### Task prompt
Everything from the line containing "cell type | netlist | final" through the line containing "(Power assumes the" should be repeated exactly, and nothing else from the data.
_ _ _
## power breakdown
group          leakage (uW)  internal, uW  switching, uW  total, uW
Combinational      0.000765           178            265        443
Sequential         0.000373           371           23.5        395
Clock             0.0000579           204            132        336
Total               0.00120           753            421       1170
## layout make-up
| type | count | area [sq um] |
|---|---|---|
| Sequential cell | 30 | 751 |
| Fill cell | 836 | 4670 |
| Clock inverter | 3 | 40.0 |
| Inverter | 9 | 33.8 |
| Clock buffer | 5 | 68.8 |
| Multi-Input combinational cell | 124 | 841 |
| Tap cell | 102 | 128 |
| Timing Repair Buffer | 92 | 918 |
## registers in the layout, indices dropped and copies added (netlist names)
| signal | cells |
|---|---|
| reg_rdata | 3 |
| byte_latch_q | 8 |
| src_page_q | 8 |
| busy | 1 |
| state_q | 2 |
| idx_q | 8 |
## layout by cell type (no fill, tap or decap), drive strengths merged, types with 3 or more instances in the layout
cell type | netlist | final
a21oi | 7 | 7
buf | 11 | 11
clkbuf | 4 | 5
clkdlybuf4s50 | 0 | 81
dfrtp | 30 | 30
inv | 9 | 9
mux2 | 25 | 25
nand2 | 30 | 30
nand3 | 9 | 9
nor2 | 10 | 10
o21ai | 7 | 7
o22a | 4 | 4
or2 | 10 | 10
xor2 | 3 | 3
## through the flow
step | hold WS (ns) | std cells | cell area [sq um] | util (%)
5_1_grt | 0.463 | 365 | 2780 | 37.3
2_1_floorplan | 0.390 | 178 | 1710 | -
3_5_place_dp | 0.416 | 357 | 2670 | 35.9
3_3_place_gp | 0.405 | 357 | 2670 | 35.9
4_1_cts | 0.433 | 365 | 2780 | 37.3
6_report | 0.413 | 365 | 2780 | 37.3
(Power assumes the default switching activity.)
_ _ _
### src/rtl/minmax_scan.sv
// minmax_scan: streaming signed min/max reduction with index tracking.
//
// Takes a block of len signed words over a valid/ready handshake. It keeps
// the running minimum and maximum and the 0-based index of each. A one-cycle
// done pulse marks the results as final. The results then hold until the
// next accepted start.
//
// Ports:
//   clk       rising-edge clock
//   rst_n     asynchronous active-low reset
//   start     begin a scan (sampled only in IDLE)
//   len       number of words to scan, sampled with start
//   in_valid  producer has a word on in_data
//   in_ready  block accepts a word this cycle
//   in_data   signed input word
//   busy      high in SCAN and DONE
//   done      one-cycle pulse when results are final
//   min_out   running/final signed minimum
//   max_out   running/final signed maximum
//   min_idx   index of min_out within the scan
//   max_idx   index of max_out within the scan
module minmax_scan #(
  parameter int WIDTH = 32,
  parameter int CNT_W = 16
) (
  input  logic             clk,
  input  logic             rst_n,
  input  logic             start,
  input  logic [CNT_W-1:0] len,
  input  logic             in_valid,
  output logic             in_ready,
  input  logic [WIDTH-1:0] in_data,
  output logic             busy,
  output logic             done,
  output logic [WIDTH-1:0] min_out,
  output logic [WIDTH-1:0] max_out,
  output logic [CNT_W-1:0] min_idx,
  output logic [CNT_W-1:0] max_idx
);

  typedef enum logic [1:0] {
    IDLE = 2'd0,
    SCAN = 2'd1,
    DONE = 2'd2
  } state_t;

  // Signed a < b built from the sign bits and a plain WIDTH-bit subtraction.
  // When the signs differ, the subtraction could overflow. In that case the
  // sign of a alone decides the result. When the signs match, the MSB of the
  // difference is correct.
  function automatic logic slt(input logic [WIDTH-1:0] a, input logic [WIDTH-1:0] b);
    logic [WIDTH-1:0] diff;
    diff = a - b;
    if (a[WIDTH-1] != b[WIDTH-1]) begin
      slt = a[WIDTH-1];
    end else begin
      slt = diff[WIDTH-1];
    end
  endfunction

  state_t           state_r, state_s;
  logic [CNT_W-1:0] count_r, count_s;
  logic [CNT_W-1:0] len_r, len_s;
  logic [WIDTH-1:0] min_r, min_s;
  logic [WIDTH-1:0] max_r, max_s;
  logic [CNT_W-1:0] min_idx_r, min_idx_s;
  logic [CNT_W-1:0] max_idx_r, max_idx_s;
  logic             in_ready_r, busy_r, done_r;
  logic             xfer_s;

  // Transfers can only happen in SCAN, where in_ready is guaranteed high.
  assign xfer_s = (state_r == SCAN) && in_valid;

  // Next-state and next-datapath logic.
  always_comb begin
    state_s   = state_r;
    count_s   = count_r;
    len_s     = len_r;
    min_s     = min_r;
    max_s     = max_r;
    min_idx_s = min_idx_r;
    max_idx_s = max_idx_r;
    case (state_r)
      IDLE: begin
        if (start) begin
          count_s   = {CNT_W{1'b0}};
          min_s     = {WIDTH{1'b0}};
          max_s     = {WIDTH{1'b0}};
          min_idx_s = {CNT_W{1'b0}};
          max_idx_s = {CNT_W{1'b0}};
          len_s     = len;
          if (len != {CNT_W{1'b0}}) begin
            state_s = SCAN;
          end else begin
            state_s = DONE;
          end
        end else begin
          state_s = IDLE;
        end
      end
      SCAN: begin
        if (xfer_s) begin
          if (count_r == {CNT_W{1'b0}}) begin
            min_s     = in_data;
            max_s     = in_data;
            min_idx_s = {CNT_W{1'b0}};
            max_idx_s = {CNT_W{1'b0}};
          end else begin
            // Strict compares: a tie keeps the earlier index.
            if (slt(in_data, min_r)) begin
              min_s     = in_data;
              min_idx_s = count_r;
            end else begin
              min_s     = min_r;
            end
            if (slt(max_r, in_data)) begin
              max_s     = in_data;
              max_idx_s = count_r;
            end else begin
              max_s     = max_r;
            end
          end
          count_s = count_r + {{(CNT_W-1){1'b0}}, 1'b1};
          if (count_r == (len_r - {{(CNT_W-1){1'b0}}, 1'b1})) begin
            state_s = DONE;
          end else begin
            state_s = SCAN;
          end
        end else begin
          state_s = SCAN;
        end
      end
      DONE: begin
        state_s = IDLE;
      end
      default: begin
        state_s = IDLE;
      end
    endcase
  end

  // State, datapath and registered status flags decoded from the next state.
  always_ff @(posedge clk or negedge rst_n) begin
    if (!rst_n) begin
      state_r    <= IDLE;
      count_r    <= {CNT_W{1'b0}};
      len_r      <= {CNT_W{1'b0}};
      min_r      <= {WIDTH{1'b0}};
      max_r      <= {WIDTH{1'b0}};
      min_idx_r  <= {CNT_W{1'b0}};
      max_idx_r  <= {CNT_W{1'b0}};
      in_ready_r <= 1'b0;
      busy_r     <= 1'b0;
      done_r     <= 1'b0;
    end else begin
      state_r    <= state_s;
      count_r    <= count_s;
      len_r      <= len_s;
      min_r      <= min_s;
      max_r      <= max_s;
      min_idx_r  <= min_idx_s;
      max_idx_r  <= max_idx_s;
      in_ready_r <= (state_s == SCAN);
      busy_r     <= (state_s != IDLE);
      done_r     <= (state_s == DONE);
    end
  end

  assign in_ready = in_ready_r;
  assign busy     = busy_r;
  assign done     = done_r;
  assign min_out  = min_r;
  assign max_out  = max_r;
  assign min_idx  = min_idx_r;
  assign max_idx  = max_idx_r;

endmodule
_ _ _
### Exercise response
cell type | netlist | final
a21oi | 7 | 7
buf | 11 | 11
clkbuf | 4 | 5
clkdlybuf4s50 | 0 | 81
dfrtp | 30 | 30
inv | 9 | 9
mux2 | 25 | 25
nand2 | 30 | 30
nand3 | 9 | 9
nor2 | 10 | 10
o21ai | 7 | 7
o22a | 4 | 4
or2 | 10 | 10
xor2 | 3 | 3
## through the flow
step | hold WS (ns) | std cells | cell area [sq um] | util (%)
5_1_grt | 0.463 | 365 | 2780 | 37.3
2_1_floorplan | 0.390 | 178 | 1710 | -
3_5_place_dp | 0.416 | 357 | 2670 | 35.9
3_3_place_gp | 0.405 | 357 | 2670 | 35.9
4_1_cts | 0.433 | 365 | 2780 | 37.3
6_report | 0.413 | 365 | 2780 | 37.3
(Power assumes the default switching activity.)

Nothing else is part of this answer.